Complete step by step answer
The two blocks joined together are B and C. It is said that even though the blocks are completely dipped in the water they are floating in the water. Therefore, there are two forces acting on the body; the weight of the body and buoyant force. Let us consider the weight of the body. The weight of the full body is the sum of the weight of the blocks B and C.
We know that weight of a body is the product of the mass of that body and earth's gravity, i.e.$w=m g, w^{\prime}$ is the weight of the body, 'm' is the mass of the body and 'g' is the gravitational acceleration. Let ' $w_{B}$ ' be the weight of the block B. Therefore the weight of block B will become,$w_{B}=m_{B} \times g,$ where $^{\prime} m_{B}^{\prime}$ is the mass of the block B and 'g' is gravity. Now, let ${ }^{\prime} w_{C}{ }^{\prime}$ be the weight of the block C, then we have, $w_{C}=m_{C} \times g,$ were ${ }^{\prime} m_{C}^{\prime}$ is the mass of the block C. Now we have total weight of the body,
$\boldsymbol{w}=\left(\boldsymbol{m}_{B} \times \boldsymbol{g}\right)+\left(\boldsymbol{m}_{C} \times \boldsymbol{g}\right)$
$w=\left(m_{B}+m_{C}\right) g$
The other force acting on the body is the buoyant force, $F_{B}$
We know that the buoyant force is the weight of the liquid displaced by the body.

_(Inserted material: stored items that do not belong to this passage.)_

Context: an optimization exercise on an open-source flow, tuned for small area. The choices shown serve that exercise and are no tape-out recipe.
RTL that was checked went through simulation tests only; none was proved equivalent to the original.
For runs 2, 3 and 7, only the layout was checked, not whether the RTL still works.
Power and IR drop assume default switching activity.

## flow/run.sh

```bash
#!/bin/bash
# synth_recipe.tcl (not shown) runs the flow's synth.tcl, then flattens the netlist and writes it again
# the make line also repeats each setting of config.mk as NAME=value (left out here)
make -C /OpenROAD-flow-scripts/flow DESIGN_CONFIG=/design/flow/config.mk WORK_HOME=/design/flow/orfs CLKGATE_MAP_FILE= SYNTH_SCRIPT=/design/flow/synth_recipe.tcl finish
```

## flow/config.mk

```make
export PLATFORM = sky130hd
export DESIGN_NAME = u2v2_framer
export DESIGN_NICKNAME = u2v2_framer
export VERILOG_FILES = /design/flow/design.v
export SDC_FILE = /design/flow/constraint.sdc
export NUM_CORES = 4
export LEC_CHECK = 0
export CAP_MARGIN = 20
export CORE_MARGIN = 2
export CORE_UTILIZATION = 40
export PLACE_DENSITY = 0.6
export SLEW_MARGIN = 20
```

## flow/constraint.sdc

```tcl
create_clock -name core_clock -period 10.0 [get_ports {clk}]
set_input_delay 2.0000 -clock core_clock [delete_from_list [all_inputs] [get_ports {clk}]]
set_output_delay 2.0000 -clock core_clock [all_outputs]
set_load 0.01 [all_outputs]
```

## flow/design.v

```verilog
module u2v2_packet_decoder (
    input  wire [111:0] frame,
    output wire         valid,
    output wire [63:0]  payload
);
    localparam [7:0] START     = 8'h02;
    localparam [7:0] END_MARK  = 8'h03;
    localparam [7:0] KEY_CONST = 8'h26;
    wire [7:0] b [0:13];
    genvar g;
    generate
        for (g = 0; g < 14; g = g + 1) begin : g_bytes
            assign b[g] = frame[111 - 8*g -: 8];
        end
    endgenerate
    wire [11:0] sum = b[1] + b[2] + b[3] + b[4] + b[5]
                    + b[6] + b[7] + b[8] + b[9] + b[10];
    wire [15:0] cksum = {b[11], b[12]};
    wire start_ok = (b[0] == START);
    wire end_ok   = (b[13] == END_MARK);
    wire sum_ok   = ({4'd0, sum} == cksum);
    assign valid = start_ok & end_ok & sum_ok;
    wire [7:0] key = b[1] ^ KEY_CONST;
    wire [63:0] decoded = {b[3] ^ key, b[4] ^ key, b[5] ^ key, b[6]  ^ key,
                           b[7] ^ key, b[8] ^ key, b[9] ^ key, b[10] ^ key};
    assign payload = valid ? decoded : 64'd0;
endmodule
module u2v2_framer (
    input  wire        clk,
    input  wire        rst,           
    input  wire        rd_req,
    input  wire        rd_cancel,
    output wire        busy,
    output wire        out_valid,
    output wire [63:0] out_payload,
    output wire        in_ready,
    input  wire        in_valid,
    input  wire [7:0]  in_data
);
    localparam [1:0] ST_IDLE      = 2'b00;
    localparam [1:0] ST_FILLING   = 2'b01;
    localparam [1:0] ST_RESYNCING = 2'b10;
    localparam [1:0] ST_DECODING  = 2'b11;
    localparam [7:0] START    = 8'h02;
    localparam [3:0] FRAME_LEN = 4'd14;
    reg [1:0] st_q;
    reg [3:0] len_q;
    reg [7:0] buf_q [0:13];    
    wire [111:0] frame;
    genvar g;
    generate
        for (g = 0; g < 14; g = g + 1) begin : g_frame
            assign frame[111 - 8*g -: 8] = buf_q[g];
        end
    endgenerate
    wire        pd_valid;
    wire [63:0] pd_payload;
    u2v2_packet_decoder u_pd (
        .frame   (frame),
        .valid   (pd_valid),
        .payload (pd_payload)
    );
    wire full     = (len_q == FRAME_LEN);
    wire do_ret   = (st_q == ST_DECODING) && full && pd_valid;
    wire [3:0] search_from = (st_q == ST_DECODING) ? 4'd1 : 4'd0;
    reg  [3:0] trim;           
    integer i;
    always @* begin
        trim = len_q;          
        for (i = 13; i >= 0; i = i - 1) begin
            if (i >= search_from && i < len_q && buf_q[i] == START)
                trim = i[3:0];
        end
    end
    reg [7:0] shifted [0:13];
    integer k;
    always @* begin
        for (k = 0; k < 14; k = k + 1) begin
            if (k + trim < 14)
                shifted[k] = buf_q[k + trim];
            else
                shifted[k] = 8'd0;
        end
    end
    integer n;
    always @(posedge clk) begin
        if (rst) begin
            st_q  <= ST_IDLE;
            len_q <= 4'd0;
        end else if (st_q == ST_IDLE) begin
            if (rd_req)
                st_q <= ST_FILLING;
        end else if (do_ret) begin
            len_q <= 4'd0;
            st_q  <= ST_IDLE;
        end else if (rd_cancel) begin
            st_q <= ST_IDLE;
        end else begin
            case (st_q)
                ST_FILLING: begin
                    if (full) begin
                        st_q <= ST_RESYNCING;
                    end else if (in_valid) begin
                        buf_q[len_q] <= in_data;
                        len_q        <= len_q + 4'd1;
                        st_q         <= ST_RESYNCING;
                    end
                end
                ST_RESYNCING: begin
                    for (n = 0; n < 14; n = n + 1)
                        buf_q[n] <= shifted[n];
                    len_q <= len_q - trim;
                    st_q  <= ST_DECODING;
                end
                default: begin  
                    if (!full) begin
                        st_q <= ST_FILLING;
                    end else begin
                        for (n = 0; n < 14; n = n + 1)
                            buf_q[n] <= shifted[n];
                        len_q <= len_q - trim;
                    end
                end
            endcase
        end
    end
    assign busy        = (st_q != ST_IDLE);
    assign out_valid   = do_ret;
    assign out_payload = pd_payload;
    assign in_ready    = (st_q == ST_FILLING) && !full && !rd_cancel;
endmodule
```

==> results of run 1 <==
## how the worst max path moves through the flow
| stage | startpoint | end | slack (ns) | cells past startpoint |
|---|---|---|---|---|
| detailed placement | buf_q[2][1]$_DFFE_PP_ | out_valid | 1.03 | 22 |
| global placement | buf_q[2][1]$_DFFE_PP_ | out_valid | 1.11 | 19 |
| finish | buf_q[2][1]$_DFFE_PP_ | out_valid | 0.27 | 21 |
| global route | buf_q[2][1]$_DFFE_PP_ | out_valid | 0.02 | 22 |
| floorplan | buf_q[2][0]$_DFFE_PP_ | out_payload[0] | 2.37 | 22 |
| CTS | buf_q[2][1]$_DFFE_PP_ | out_valid | 0.52 | 21 |
## layer usage
| metal | global-route usage, % | up-vias |
|---|---|---|
| met5 | 0 | - |
| met4 | 30.4 | 8 |
| met3 | 16.7 | 496 |
| met2 | 59.7 | 1786 |
| met1 | 54.7 | 9041 |
| li1 | - | 7792 |
## per-stage QoR
step | util, % | power [W] | worst slack, ns | cells | cell area (um2)
6_report | 45.6 | 0.00160 | 0.270 | 2687 | 19100
5_1_grt | 45.5 | 0.00162 | 0.0170 | 2685 | 19100
4_1_cts | 45.5 | 0.00157 | 0.524 | 2685 | 19100
3_5_place_dp | 44.1 | 0.000910 | 1.03 | 2653 | 18500
3_3_place_gp | 44.1 | 0.000909 | 1.11 | 2653 | 18500
2_1_floorplan | - | 0.000822 | 2.37 | 2131 | 17100
## state kept, by name, summed over array words and instances, names as in the netlist
| register | count |
|---|---|
| st_q | 2 |
| buf_q | 128 |
| len_q | 4 |
## worst reg2reg max path: cells and delay by family (launching register included)
kind | cells | cell delay, ns
compound gates | 10 | 2.81
xor+xnor | 1 | 0.15
fa+ha+maj | 6 | 2.89
buf+inv | 3 | 0.52
flops | 1 | 0.56
simple gates | 5 | 1.46
## logic make-up after synthesis
kind of cell / Yosys count
flops: 134
mux: 151
fa+ha+maj: 99
xor+xnor: 95
other cells: 1
buf+inv: 304
simple gates: 811
compound gates: 529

Therefore, in this case the buoyant force of the total body is the sum of the buoyant force of the block B and C.
Therefore, we have,
$F_{B}=\rho_{w}\left(V_{B}+V_{C}\right) g,$ where ${ }^{\prime} F_{B}^{\prime}$ is buoyant force, ${ }^{\prime} \rho_{w}^{\prime}$ is the density of water, ${ }^{\prime} V_{B}^{\prime}$ is the volume of block B, $^{\prime }V_{C}^{\prime }$ is the volume of block C and ${ }^{\prime} g^{\prime}$ is gravity.
We know that density is mass per unit volume, i.e. $\rho=\dfrac{M}{V}$ where $^{\prime} \rho^{\prime}$ is density, 'M' is mass and $v$ ' is volume.
From the above equation, we can find the volume of block B as,
$V_{B}=\dfrac{m_{B}}{\rho_{B}}$
In the question, we are given the specific gravity of block B.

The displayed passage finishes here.